Cuando hice esa propuesta, la del 11 de enero, no se había desarrollado la negociación PSOE-Ciudadanos que ha llevado a un acuerdo de un programa de gobierno. En ese acuerdo el posible gobierno estaría en la mano del PSOE. Si fuese por mis preferencias, prefiero un gobierno del PSOE solo, camino a una confluencia de izquierdas. Pero como decía en el anterior artículo, hay que ver opciones posibles, no sólo la que nos gustan.

Terminar las elecciones del 20-D así no parece conveniente; debe haber otra puesta en escena. Y esto tiene que ver con el concepto de retirarse, desde el punto de vista las antiguas 36 estrategias chinas. Retirarse no es ser derrotado. Retirarse es estar dispuesto a seguir luchando, tanto en negocios, política o vida personal, en una nueva situación. En el arte de la guerra, Sun Tzu llamó a esta estrategia “someterse temporalmente al poderoso”. En este caso el poderoso es el voto de los ciudadanos españoles, que por un lado quieren un gobierno ahora y que por otro se han expresado votando lo que han votado. Guste o no guste. La propuesta del día de ayer del partido Compromís iba en esa dirección.

Ahora bien, no todas las soluciones son igual de posibles. El PP siempre votará en contra y es el partido que más diputados tiene en el Congreso. Podemos supone que si el PSOE vuelve al gobierno logrará recuperar parte del voto perdido, y en ese contexto busca igualarse con el PSOE en ser gobierno (co-gobernar que es algo más que dar un apoyo para la investidura). Ciertamente el número de votos del PSOE y Podemos hoy es muy similar. Otra opción de igualación es que ni PSOE ni Podemos sean gobierno ahora, ni juntos ni separados. Es la propuesta que gobierne solo Ciudadanos con el apoyo del PSOE y la abstención de Podemos. Tanto Podemos como el PSOE hacen un sacrificio en aras a tener un gobierno transitorio. En última instancia si Ciudadanos obtiene más apoyo en su acción de gobierno eso será la otra cara de la reducción del peso político del PP. Que nadie tenga duda, fuera del poder, el PP se va a tener que refundar. Los votantes de derecha acabarían, en su mayor parte, encontrando su lugar en Ciudadanos. ¿Y Podemos y PSOE? La labor parlamentaria les estaría esperando. Y dependería de la habilidad de cada equipo de partido ver con que fuerzas se llega de aquí a dos años a unas nuevas elecciones.

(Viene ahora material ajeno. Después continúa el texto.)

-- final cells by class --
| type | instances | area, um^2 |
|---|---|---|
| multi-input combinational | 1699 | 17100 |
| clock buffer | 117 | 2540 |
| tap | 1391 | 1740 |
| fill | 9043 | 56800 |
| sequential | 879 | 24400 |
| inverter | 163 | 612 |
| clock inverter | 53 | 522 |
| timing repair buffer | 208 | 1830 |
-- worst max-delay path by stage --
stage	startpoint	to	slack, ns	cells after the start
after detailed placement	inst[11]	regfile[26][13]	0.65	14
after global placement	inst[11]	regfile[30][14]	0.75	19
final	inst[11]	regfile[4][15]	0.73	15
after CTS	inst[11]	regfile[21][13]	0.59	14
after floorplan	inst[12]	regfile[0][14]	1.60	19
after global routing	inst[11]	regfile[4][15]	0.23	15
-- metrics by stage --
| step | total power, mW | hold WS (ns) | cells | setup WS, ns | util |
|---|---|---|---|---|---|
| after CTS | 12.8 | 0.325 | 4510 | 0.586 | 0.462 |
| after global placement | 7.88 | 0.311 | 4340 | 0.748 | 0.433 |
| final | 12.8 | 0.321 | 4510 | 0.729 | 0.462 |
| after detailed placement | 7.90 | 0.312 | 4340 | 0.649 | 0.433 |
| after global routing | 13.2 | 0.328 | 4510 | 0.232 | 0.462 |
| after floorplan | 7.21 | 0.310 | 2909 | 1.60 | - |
Context: an optimization exercise on an open-source flow, tuned for a short achievable clock period and few clock cycles per item. The choices shown serve that exercise and are no tape-out recipe. Only simulation tests tie the RTL to the original design; equivalence was not proved. Power is estimated from default activity; no workload was simulated.

Setup of build 67:
// cpu
module cpu(clk, rst, imem_addr, imem_rdata, dmem_addr, dmem_rdata, dmem_we, dmem_wdata);
Size: about 120 I/O pins, about 0.086 mm² of cells after synthesis.
export LEC_CHECK = 0
export CAP_MARGIN = 20
export CORE_MARGIN = 2
export CORE_UTILIZATION = 45
export PLACE_DENSITY = 0.7
export SETUP_SLACK_MARGIN = 5
export SLEW_MARGIN = 20
export SYNTH_HIERARCHICAL = 1
create_clock -name core_clock -period 7.5 [get_ports {clk}]
standard.sh (not shown) runs the stock make flow with config.mk's settings and CLKGATE_MAP_FILE= SYNTH_SCRIPT=/design/flow/synth_recipe.tcl, a recipe that flattens the netlist after the stock synthesis.
==> flow/flow/run.sh <==
#!/bin/bash
# The standard layout (standard.sh) with these changes:
# - synthesis leaves Yosys's adders to ABC instead of mapping them to the
#   library's full/half-adder cells, and ABC maps for delay (structural choices, then its classic
#   mapper; flow/abc.script) instead of ORFS's speed script;
set -o pipefail
export ADDER_MAP_FILE=
export MY_ABC_SCRIPT=$PWD/flow/abc.script
# The standard flow's synthesis script with the ABC script replaced
{ head -n 1 synth_recipe.tcl
  cat <<'EOT'
proc abc {args} {
  set i [lsearch -exact $args -script]
  if {$i >= 0} { set args [lreplace $args $i [expr {$i + 1}] -script $::env(MY_ABC_SCRIPT)] }
  yosys abc {*}$args
}
EOT
  tail -n +2 synth_recipe.tcl; } > flow_synth.tcl
bash standard.sh SYNTH_SCRIPT=$PWD/flow_synth.tcl SETUP_SLACK_MARGIN=5 finish 2>&1 | tee standard.log
==> flow/flow/abc.script <==
strash
dch
map -D 300
buffer -c
topo
stime -c
upsize -c
dnsize -c
Testbench counts of build 67, summed over its fixed seeds: cycles 46,044, instructions 44,290.
Modified inputs, build 43 compared to build 67
diff --git a/flow/config.mk b/flow/config.mk
--- a/flow/config.mk
+++ b/flow/config.mk
@@ -9,5 +9,6 @@
 export CORE_MARGIN = 2
 export CORE_UTILIZATION = 45
-export PLACE_DENSITY = 0.7
+export CTS_CLUSTER_DIAMETER = 100
+export CTS_CLUSTER_SIZE = 20
 export SETUP_SLACK_MARGIN = 5
 export SLEW_MARGIN = 20
[summary]
- Footprint of the multi-input gates in build 43 vs build 67: up 570 µm²
- [build 43] share of total power in sequential cells rose 5.6 points relative to build 67
- Total length of routed wires grows by a few percent when moving from build 67 to build 43.
- Against build 67 as the reference, build 43 delivers a lower final-layout clock buffer total.
- Taking build 67 as the reference, in build 43 share of the clock period used by the worst path moved down, number of vias per cell fell 0.051, total non-filler cell area in the finished layout dropped about 1.8%.
- Relative to build 67, met3 usage has gone down in build 43.
This is an optimization exercise on Yosys and OpenROAD, whose aim is small area, not a production implementation. Only simulation tests tie the RTL to the original design; equivalence was not proved. No activity file was given, so power comes from the tool's default toggle rates.

==> design.v <==
module top (
    input clk,
    input rst,
    output [5:0] led,
    output uartTx,
    input uartRx,
    input btn
);
localparam R_W1  = 4'b0000;   
localparam R_W2  = 4'b0001;   
localparam R_W4  = 4'b0010;   
localparam R_W4G = 4'b0011;   
localparam R_W8  = 4'b0100;   
localparam R_P8  = 4'b0101;   
localparam R_ST  = 4'b0110;   
localparam R_P4  = 4'b0111;   
localparam [11:0] R_T = 12'h288;    
localparam [11:0] R_M = 12'hff8;    
localparam [11:0] R_A = 12'h03d;    
localparam [11:0] R_B = 12'h67f;    
reg [3:0] r_st;
reg [11:0] r_cnt;
reg r_err;
reg r_mc;    
reg r_a;     
reg r_o;     
wire r_wait = (r_st[3:2] == 2'b00) || (r_st == R_W8);
wire r_hit = ((r_cnt ^ R_T) & R_M) == 12'd0;
wire new_rx = (r_st == R_W4G);
localparam T_INIT  = 3'd0;
localparam T_LOADQ = 3'd1;
localparam T_SENDQ = 3'd2;
localparam T_RECV  = 3'd3;
localparam T_CMP   = 3'd4;
localparam T_LOADA = 3'd5;
localparam T_SENDA = 3'd6;
reg [2:0] t_st;
reg [2:0] k;       
reg pc;            
reg old_btn;
wire [1:0] j = (t_st == T_RECV) ? k[1:0] : 2'd0;
reg pbit;
always @* begin
    case ({j, r_st[2:0]})
        5'b00_000: pbit = 1'b1; 5'b00_001: pbit = 1'b0; 5'b00_010: pbit = 1'b0; 5'b00_011: pbit = 1'b0;
        5'b00_100: pbit = 1'b1; 5'b00_101: pbit = 1'b1; 5'b00_110: pbit = 1'b0; 5'b00_111: pbit = 1'b0;
        5'b01_000: pbit = 1'b1; 5'b01_001: pbit = 1'b0; 5'b01_010: pbit = 1'b0; 5'b01_011: pbit = 1'b0;
        5'b01_100: pbit = 1'b0; 5'b01_101: pbit = 1'b1; 5'b01_110: pbit = 1'b1; 5'b01_111: pbit = 1'b0;
        5'b10_000: pbit = 1'b0; 5'b10_001: pbit = 1'b1; 5'b10_010: pbit = 1'b0; 5'b10_011: pbit = 1'b0;
        5'b10_100: pbit = 1'b1; 5'b10_101: pbit = 1'b1; 5'b10_110: pbit = 1'b0; 5'b10_111: pbit = 1'b0;
        5'b11_000: pbit = 1'b0; 5'b11_001: pbit = 1'b1; 5'b11_010: pbit = 1'b0; 5'b11_011: pbit = 1'b0;
        5'b11_100: pbit = 1'b0; 5'b11_101: pbit = 1'b0; 5'b11_110: pbit = 1'b1; 5'b11_111: pbit = 1'b0;
    endcase
end
always @(posedge clk) begin
    if (rst) begin
        r_st <= R_W1;
        r_err <= 1'b0;
    end else begin
        case (r_st)
            R_W1, R_W2, R_W4, R_W4G, R_W8:
                r_st <= uartRx ? R_W2 : R_ST;
            R_ST:
                if (r_hit) begin
                    if (uartRx) begin
                        r_st <= R_P8;
                        r_err <= 1'b1;
                    end else
                        r_st <= 4'b1000;
                end
            R_P4:
                if (r_hit) begin
                    r_st <= (uartRx && !r_err) ? R_W4G : R_W4;
                    r_err <= !uartRx;
                end
            R_P8:
                if (r_hit) begin
                    r_st <= R_W8;
                    r_err <= !uartRx;
                end
            default:   
                if (r_hit)
                    r_st <= (r_st[2:0] == 3'd7) ? R_P4 : r_st + 4'd1;
        endcase
    end
end
always @(posedge clk) begin
    if (r_wait || r_hit)
        r_cnt <= r_wait ? R_A : R_B;
    else
        r_cnt <= {r_cnt[10:0], r_cnt[11] ^ r_cnt[0]};
end
always @(posedge clk) begin
    if (r_st == R_ST) begin
        r_mc <= 1'b1;
        r_a <= 1'b1;
        r_o <= 1'b0;
    end else if (r_st[3] && r_hit) begin
        r_mc <= r_mc & (uartRx ~^ pbit);
        r_a <= r_a & uartRx;
        case (r_st[2:0])
            3'd5: r_o <= uartRx;
            3'd6: r_o <= uartRx ? !r_a : r_o;
            3'd7: r_o <= uartRx ? 1'b0 : r_o;
            default: r_o <= r_o;
        endcase
    end
end
assign led[5:2] = (r_st == R_W1) ? 4'b0001 :
                  (r_st == R_W2) ? 4'b0010 :
                  (r_st == R_W8 || r_st == R_P8) ? 4'b1000 : 4'b0100;
localparam U_WAIT0 = 4'b0000;   
localparam U_INIT0 = 4'b0001;   
localparam U_WAIT3 = 4'b0010;   
localparam U_INIT3 = 4'b0011;   
localparam U_INIT2 = 4'b0100;   
localparam U_START = 4'b0101;   
localparam U_STOP  = 4'b0110;   
localparam [11:0] U_T  = 12'h288;
localparam [11:0] U_M  = 12'hff8;
localparam [11:0] U_S0 = 12'h67f;
localparam [11:0] S4   = 12'h7fb;
localparam [11:0] S4_M = 12'h004;
reg [3:0] u_st;
reg [11:0] u_cnt;
reg [3:0] rc;      
reg out;
wire t_send = (t_st == T_SENDQ) || (t_st == T_SENDA);
wire msg_q = (t_st == T_SENDQ);
wire last = msg_q ? (rc == 4'd12) : pc ? (rc == 4'd9) : (rc == 4'd7);
wire req = t_send && !last;
wire u_active = (u_st == U_START) || (u_st == U_STOP) || u_st[3];
wire u_init = (u_st == U_INIT0) || (u_st == U_INIT2) || (u_st == U_INIT3);
wire u_hit = ((u_cnt ^ U_T) & U_M) == 12'd0;
wire tx_idle = (u_st == U_START) && (((u_cnt ^ S4) & S4_M) == 12'd0) && last;
reg [6:0] rom;
always @* begin
    case ({msg_q, pc, rc})
            6'b110000: rom = 7'h20;
            6'b110001: rom = 7'h45;
            6'b110010: rom = 7'h6e;
            6'b110011: rom = 7'h74;
            6'b110100: rom = 7'h65;
            6'b110101: rom = 7'h72;
            6'b110110: rom = 7'h20;
            6'b110111: rom = 7'h50;
            6'b111000: rom = 7'h61;
            6'b111001: rom = 7'h73;
            6'b111010: rom = 7'h73;
            6'b111011: rom = 7'h3a;
            6'b111100: rom = 7'h20;
            6'b100000: rom = 7'h20;
            6'b100001: rom = 7'h45;
            6'b100010: rom = 7'h6e;
            6'b100011: rom = 7'h74;
            6'b100100: rom = 7'h65;
            6'b100101: rom = 7'h72;
            6'b100110: rom = 7'h20;
            6'b100111: rom = 7'h50;
            6'b101000: rom = 7'h61;
            6'b101001: rom = 7'h73;
            6'b101010: rom = 7'h73;
            6'b101011: rom = 7'h3a;
            6'b101100: rom = 7'h20;
            6'b010000: rom = 7'h20;
            6'b010001: rom = 7'h43;
            6'b010010: rom = 7'h6f;
            6'b010011: rom = 7'h72;
            6'b010100: rom = 7'h72;
            6'b010101: rom = 7'h65;
            6'b010110: rom = 7'h63;
            6'b010111: rom = 7'h74;
            6'b011000: rom = 7'h21;
            6'b011001: rom = 7'h20;
            6'b000000: rom = 7'h20;
            6'b000001: rom = 7'h57;
            6'b000010: rom = 7'h72;
            6'b000011: rom = 7'h6f;
            6'b000100: rom = 7'h6e;
            6'b000101: rom = 7'h67;
            6'b000110: rom = 7'h21;
            6'b000111: rom = 7'h20;
        default: rom = 7'h20;
    endcase
end
always @(posedge clk) begin
    if (rst) begin
        u_st <= U_WAIT0;
        out <= 1'b1;
    end else begin
        case (u_st)
            U_WAIT0: if (req) u_st <= U_INIT0;
            U_WAIT3: if (req) u_st <= U_INIT3;
            U_INIT0, U_INIT2, U_INIT3:
                u_st <= req ? U_START : U_WAIT3;
            U_START: begin
                out <= 1'b0;
                if (u_hit) u_st <= 4'b1000;
            end
            U_STOP: begin
                out <= 1'b1;
                if (u_hit) u_st <= U_INIT2;
            end
            default: begin
                out <= (u_st[2:0] == 3'd7) ? 1'b0 : rom[u_st[2:0]];
                if (u_hit) u_st <= (u_st[2:0] == 3'd7) ? U_STOP : u_st + 4'd1;
            end
        endcase
    end
end
always @(posedge clk) begin
    if (!u_active || u_hit)
        u_cnt <= U_S0;
    else
        u_cnt <= {u_cnt[10:0], u_cnt[11] ^ u_cnt[0]};
end
always @(posedge clk) begin
    if (rst || !t_send)
        rc <= 4'd0;
    else if (u_init && req)
        rc <= rc + 4'd1;
end
assign uartTx = out;
assign led[1:0] = (u_st == U_WAIT0 || u_st == U_INIT0) ? 2'b00 :
                  (u_st == U_WAIT3 || u_st == U_INIT3) ? 2'b11 : 2'b10;
always @(posedge clk) begin
    if (rst) begin
        t_st <= T_INIT;
        k <= 3'd0;
        pc <= 1'b0;
        old_btn <= 1'b1;
    end else begin
        old_btn <= btn;
        case (t_st)
            T_INIT: begin
                k <= 3'd0;
                if (old_btn && !btn) t_st <= T_LOADQ;
            end
            T_LOADQ: begin
                k <= k + 3'd1;
                if (k == 3'd7) t_st <= T_SENDQ;
            end
            T_SENDQ:
                if (tx_idle) begin
                    t_st <= T_RECV;
                    pc <= 1'b1;
                end
            T_RECV: begin
                if (new_rx) begin
                    if (r_o) begin
                        k <= k + 3'd1;
                        if (!k[2]) pc <= pc & r_mc;
                    end else
                        t_st <= T_INIT;
                end
                if (k[2]) t_st <= T_CMP;
            end
            T_CMP: begin
                k <= 3'd0;
                t_st <= T_LOADA;
            end
            T_LOADA: begin
                k <= k + 3'd1;
                if (k == 3'd7) t_st <= T_SENDA;
            end
            T_SENDA:
                if (tx_idle) t_st <= T_INIT;
            default: t_st <= T_INIT;
        endcase
    end
end
endmodule
==> run.sh <==
#!/bin/bash
# synth_recipe.tcl (not shown) runs the flow's synth.tcl, then flattens the netlist and writes it again
# the make line also repeats each setting of config.mk as NAME=value (left out here)
make -C /OpenROAD-flow-scripts/flow DESIGN_CONFIG=/design/flow/config.mk WORK_HOME=/design/flow/orfs CLKGATE_MAP_FILE= SYNTH_SCRIPT=/design/flow/synth_recipe.tcl finish
==> config.mk <==
export PLATFORM = sky130hd
export DESIGN_NAME = top
export DESIGN_NICKNAME = top
export VERILOG_FILES = /design/flow/design.v
export SDC_FILE = /design/flow/constraint.sdc
export NUM_CORES = 4
export LEC_CHECK = 0
export CAP_MARGIN = 20
export CORE_MARGIN = 2
export CORE_UTILIZATION = 40
export SLEW_MARGIN = 20
==> constraint.sdc <==
create_clock -name core_clock -period 10.0 [get_ports {clk}]
set_input_delay 2.0000 -clock core_clock [delete_from_list [all_inputs] [get_ports {clk}]]
set_output_delay 2.0000 -clock core_clock [all_outputs]
set_load 0.01 [all_outputs]
==> results of run 1 <==
[final timing paths]
path,from,endpoint,cells after the start
worst max-delay path,u_st[0],led[0],4
worst min-delay path,u_cnt[1],u_cnt[2],1
worst max register to register,u_st[0],u_st[1],6
worst min register to register,u_cnt[1],u_cnt[2],1
[worst max-delay path, cell delays in order, from the launching register on]
cell and delay, ns:
dfxtp_1 0.59, inv_1 0.20, ha_1 0.32, nor3_1 0.19
clkdlybuf4s50_1 0.56
[power by group through the flow]
| stage | registers [W] | logic (W) | clock network (W) |
|---|---|---|---|
| after floorplan | 0.000235 | 0.000216 | 0 |
| after CTS | 0.000249 | 0.000274 | 0.000121 |
| final | 0.000250 | 0.000278 | 0.000115 |
| after global placement | 0.000254 | 0.000274 | 0 |
| after detailed placement | 0.000254 | 0.000273 | 0 |
| after global routing | 0.000255 | 0.000310 | 0.000128 |
[cell usage after synthesis, types with 3 or more instances]
| cell | n |
|---|---|
| or3_1 | 9 |
| nand2b_1 | 14 |
| nor2_1 | 39 |
| a211o_1 | 3 |
| nand2_1 | 24 |
| nor4_1 | 4 |
| inv_1 | 21 |
| and3_1 | 3 |
| a31oi_1 | 4 |
| o21ai_0 | 27 |
| nor3_1 | 7 |
| dfxtp_1 | 49 |
| mux2i_1 | 8 |
| a21oi_1 | 21 |
| a211oi_1 | 13 |
| nor2b_1 | 7 |
| nand4b_1 | 3 |
| ha_1 | 19 |
| nand3_1 | 9 |
| o221ai_1 | 3 |
| buf_2 | 8 |
| o21bai_1 | 3 |
| clkbuf_1 | 12 |
| o21a_1 | 4 |
| xnor2_1 | 5 |
| nand3b_1 | 3 |
| and2_1 | 5 |
| o211ai_1 | 4 |
[kinds of logic after synthesis]
| logic type | synth area share [%] |
|---|---|
| AOI/OAI and AO/OA | 23.9 |
| DFF | 32.1 |
| adders and majority gates | 7.77 |
| buffers and inverters | 5.85 |
| and+or+nand+nor | 25.6 |
| muxes | 3.35 |
| xor gates and xnor gates | 1.43 |
[final cells by class]
type,count,area share (%)
clock buffers,6,2.22
clock inverters,2,0.420
inverters,22,2.52
multi-input cells,285,58.0
flip-flops and latches,49,30.0
well taps,99,3.78
repair buffers,10,3.06
[layer usage]
layer | up-vias | wire [um] | track usage, %
met5 | - | 0 | 0
met4 | 0 | 46 | 5.05
met3 | 6 | 264 | 2.82
met2 | 60 | 3080 | 25.9
met1 | 1277 | 3350 | 23.0
li1 | 1341 | - | -
[sequential cells by signal, summed over array words and instances (netlist names)]
signal   cells
r_a          1
out          1
r_cnt       12
rc           4
u_cnt       12
r_mc         1
u_st         4
r_err        1
r_o          1
t_st         3
k            3
r_st         4
old_btn      1
pc           1
[metrics by stage]
| stage | util (%) | instance area [um^2] | hold WS (ns) |
|---|---|---|---|
| 6_report | 44.6 | 3270 | 0.417 |
| 5_1_grt | 44.6 | 3270 | 0.443 |
| 4_1_cts | 44.6 | 3270 | 0.420 |
| 3_5_place_dp | 43.5 | 3190 | 0.396 |
| 3_3_place_gp | 43.5 | 3190 | 0.389 |
| 2_1_floorplan | - | 3060 | 0.386 |
[layout by cell type (no fill, tap or decap), drive strengths merged, types with 3 or more instances in the layout]
cell / count
dfxtp: 49
a31oi: 4
nand2b: 14
nor4: 4
or3b: 4
and2: 5
clkbuf: 6
nand4b: 3
nand2: 24
o21bai: 4
nor3b: 3
inv: 22
nand3b: 3
o21a: 4
o221ai: 3
a211o: 3
mux2i: 8
ha: 19
a211oi: 13
nor2: 39
or3: 9
and3: 3
a21oi: 22
xnor2: 5
o211ai: 4
nor3: 8
clkdlybuf4s50: 10
nor2b: 7
o21ai: 28
nand3: 9
==> summary.txt, run 1 <==
status complete, no violations; post-place setup slack 6.13 ns; Seq/Total Area, Yosys 32.1%; CTS root buf clkbuf_8; GR Overflow Total 0; worst rel slew slack 46.9%; Clock Latency Late Sink 0.30 ns; final worst path period need 4.16 ns; cts bufs inserted 5; max-slew violations 0; worst ir drop on vdd 0.000119 V; R2R setup slack 7.57 ns; final setup fails 0; Crit Path Max Fanout 14; total power 0.000643 W; Area contributors post-synth dfxtp_1 32%, ha_1 7.8%, nor2_1 4.8%; Power Dens Cells 196 nW/um^2; RSZ-0062 raised after global routing no; Setup Crit Path Kind reg -> out; Synth top area share 32.1%; final worst slack 5.84 ns; core outline area 7330 um^2; share of cells above drive strength 1 5.88%; initial antenna violation count 0; NetSw 0.000260 W; max cap viols 0; Hold Path Class reg -> reg; DRT iter0 DRCs 177; CTS tree done; asr flop ratio synth 0%; die width 91.5 um; clk sinks 49; HPWL after DPL 4.85 mm; largest net degree at the start of global routing 23; n_diodes 0; Int Power 0.000383 W; Clk pin slew, worst setup/hold paths 0.10 ns; setup_tns 0 ns; DR DRC count 0; CP required 8.00 ns; Mapped Area 3060 um^2; Static Leak 1.12 nW; CTS max path bufs 2; Synth Net Count 400; Syn Inst Count 377; H-tree depth 2; Gates resized, CTS repair 0; GR Util All Layers 16.5%; synth warn 1; buffers added on ports 10; vias in the first global route 2456; First-pass DRT Iterations 4; FMAX 240 MHz; fillcell total 741; DRT Wirelength 6.74 mm; Placed Instances 465; EDFF count, synth 0; syn avg cell area 8.11 um^2; largest area contributor in the netlist dfxtp_1; drt via density 5.67; antenna violation net count after detailed routing 0; switch share 40.5%; Final #Nets 396; multi-input logic area 1900 um^2; Unique masters post-synth 62; critical path launch point type flip-flop; Seq cells post-synth 49; std cell rows 31; Vias 2684; drt wl/cell 14.3 um; power share of the combinational group 43.2%; total setup buffers inserted after CTS 0; Area Growth Syn to Fin 6.99%; Worst-Margin Slew 0.796 ns; Hold Violations, Final 0; clock share of power 17.9%; Tcrit/Tclk final 41.6%; Final GP Congestion 0.904; fin cells 473; hold_buf cts 0; Post-synth top flop dfxtp_1; Setup Skew 0.0128 ns; first-pass GRT wire length 11.6 mm; crit path DAT 2.16 ns; Crit. End Element output port; Die H 91.5 um; Seq pwr share 38.9%; starting density of the core 41.7%; register area 981 um^2; Die ar. 8360 um^2; I/O Pins 11
==> run 2: changes to the inputs <==
--- a/config.mk
+++ b/config.mk
@@ -5,6 +5,7 @@
 export SDC_FILE = /design/flow/constraint.sdc
 export NUM_CORES = 4
 export LEC_CHECK = 0
+export ABC_AREA = 1
 export CAP_MARGIN = 20
 export CORE_MARGIN = 2
 export CORE_UTILIZATION = 40
==> summary.txt, run 2 <==
status complete, no violations; Setup Skew 0.00698 ns; Clock Latency Late Sink 0.30 ns; Final Cell Area 3200 um^2; starting density of the core 41.1%; DR DRC count 0; die width 89.8 um; Final GP Congestion 0.937; EDFF count, synth 0; hold_sp r_cnt[2]; DRT iter0 DRCs 64; total setup buffers inserted after CTS 0; FMAX 239 MHz; Die H 89.8 um; CTS root buf clkbuf_8; Worst-Margin Slew 0.596 ns; critical path launch point type flip-flop; fin cells 547; Final #Nets 470; Seq cells post-synth 49; worst ir drop on vdd 0.000138 V; clock share of power 14.6%; most frequent cell after synthesis nand2_1; buffers added on ports 10; Post-synth top flop dfxtp_1; Hold Violations, Final 0; n_diodes 0; cts bufs inserted 5; worst rel slew slack 60.2%; H-tree depth 2; CTS tree done; Synth Net Count 463; Synth top area share 33.3%; CTS max path bufs 2; Static Leak 1.52 nW; Vias 2723; largest area contributor in the netlist dfxtp_1; post-place setup slack 6.14 ns; drt via density 4.98; Area contributors post-synth dfxtp_1 33%, nand2_1 14%, ha_1 8.1%; asr flop ratio synth 0%; core outline area 7180 um^2; Setup Crit Path Kind reg -> out; vias in the first global route 2549; Seq/Total Area, Yosys 33.3%; NetSw 0.000369 W; Post-synth top cells 107 x nand2_1, 60 x inv_1, 49 x dfxtp_1, 49 x nor2_1, 30 x nand3_1; most frequent cells in the layout 107 x nand2_1, 60 x inv_1, 49 x nor2_1, 49 x dfxtp_1, 30 x nand3_1; final worst path period need 4.19 ns; HPWL after DPL 4.80 mm; Clk pin slew, worst setup/hold paths 0.10 ns; Placement Cell Area 3110 um^2; crit path DAT 2.19 ns; Crit. End Element output port; Tcrit/Tclk final 41.9%; Hold Path Class reg -> reg; Power Dens Cells 252 nW/um^2; RR Startpoint rc[0]; largest net degree at the start of global routing 17; CP required 8.00 ns; Seq pwr share 34.3%; max-slew violations 0; setup_tns 0 ns; switch share 45.7%; std cell rows 31; hold_buf cts 0; Crit Path Max Fanout 10; DRT Wirelength 6.34 mm; Gates resized, CTS repair 0; share of cells above drive strength 1 8.04%; max cap viols 0; final design utilization 44.6%; Unique masters post-synth 40; final worst slack 5.81 ns; Syn Inst Count 440; final setup fails 0; Crit. Startpoint u_st[0]; GR Util All Layers 16.0%; Area Growth Syn to Fin 8.62%; synth warn 1; Mapped Area 2950 um^2; RSZ-0062 raised after global routing no; initial antenna violation count 0; drt wl/cell 11.6 um; First-pass DRT Iterations 4; I/O Pins 11; Die ar. 8070 um^2; largest registers r_cnt x12, u_cnt x12; first-pass GRT wire length 11.0 mm; Int Power 0.000438 W; commonest non-fill, non-tap cell in the layout nand2_1; syn avg cell area 6.70 um^2; GR Overflow Total 0; clk sinks 49; Placed Instances 539; antenna violation net count after detailed routing 0; power share of the combinational group 51.1%
run 2: path summary, 6_finish.rpt:
| path | end | slack (ns) | cells past startpoint |
|---|---|---|---|
| setup / recovery | led[0] | 5.81 | 5 |
| setup reg to reg | out | 7.81 | 16 |
| hold / removal | r_cnt[3] | 0.42 | 1 |
| hold reg to reg | r_cnt[3] | 0.42 | 1 |
run 2: cell families after synthesis:
family	Yosys count	share of synthesized area, %
xor gates and xnor gates	5	1.49
AOI/OAI and AO/OA	68	13.2
DFF	49	33.3
adders and majority gates	19	8.06
and+or+nand+nor	223	33.5
buffers and inverters	76	10.5
run 2: critical path, stage by stage (launching register included):
cell             delay, ns
dfxtp_1               0.52
inv_1                 0.20
ha_1                  0.27
o21ai_0               0.20
o211a_1               0.17
clkdlybuf4s50_1       0.52
run 2: cell type report:
type                            count  area, um^2
Inverter                           66         249
Clock inverter                      3        21.3
Clock buffer                        5        68.8
Sequential cell                    49         981
Timing Repair Buffer               10         100
Fill cell                         784        3970
Multi-Input combinational cell    315        1660
Tap cell                           99         124
run 2: per-layer routing:
layer  wire length, um  vias up  track usage [%]
met1              3110     1234             20.1
li1                  -     1422                -
met2              2910       57             27.1
met3               205       10             2.85
met5                 0        -                0
met4               110        0             6.41
run 2: stage by stage:
stage	hold WS [ns]	power, W
floorplan	0.393	0.000592
global placement	0.394	0.000687
detailed placement	0.398	0.000689
CTS	0.419	0.000809
global route	0.434	0.000884
finish	0.416	0.000807
run 2: power by group through the flow:
stage	logic (W)	clock network, W	registers (W)
2_1_floorplan	0.000328	0	0.000264
3_3_place_gp	0.000406	0	0.000280
3_5_place_dp	0.000408	0	0.000281
4_1_cts	0.000412	0.000121	0.000276
5_1_grt	0.000472	0.000128	0.000284
6_report	0.000412	0.000118	0.000277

El primer partido que plante una retirada será premiado por el electorado en el corto plazo pero tal vez en el largo también. Nadie en España quiere volver a votar y es más, sería una constatación de un fracaso de la Política en mayúsculas, no de la vieja política, sino también de la nueva.

Esta estrategia número 36 tiene su base histórica en las guerras que el reino de Shu declaró contra el reino de Wei (período de los tres reinos, entre el año 190 y 260 D.C.). Seis veces el reino de Shu, el más débil de los dos, atacó al reino de Wei, al más fuerte. Lo interesante de esta situación es que en esas 6 veces se pudo retirar con su ejército relativamente intacto y esto preservó al reino de Shu. Posteriormente el reino más fuerte fue ganando terreno y esto posibilitó volver a tener un reino chino unificado (después de lo que había significado la extinción de la dinastía Han).

Lo que hay que entender en nuestro país, es que no es el partido A contra el partido B la cuestión. La cuestión de fondo es como lograr que el poderoso, el elector, vuelva a dar un voto que permita construir un gobierno estable. Es claro que en el 20-D no fue esta la decisión emergente de los electores.

Alejandro Brocato Cardoso, Economista.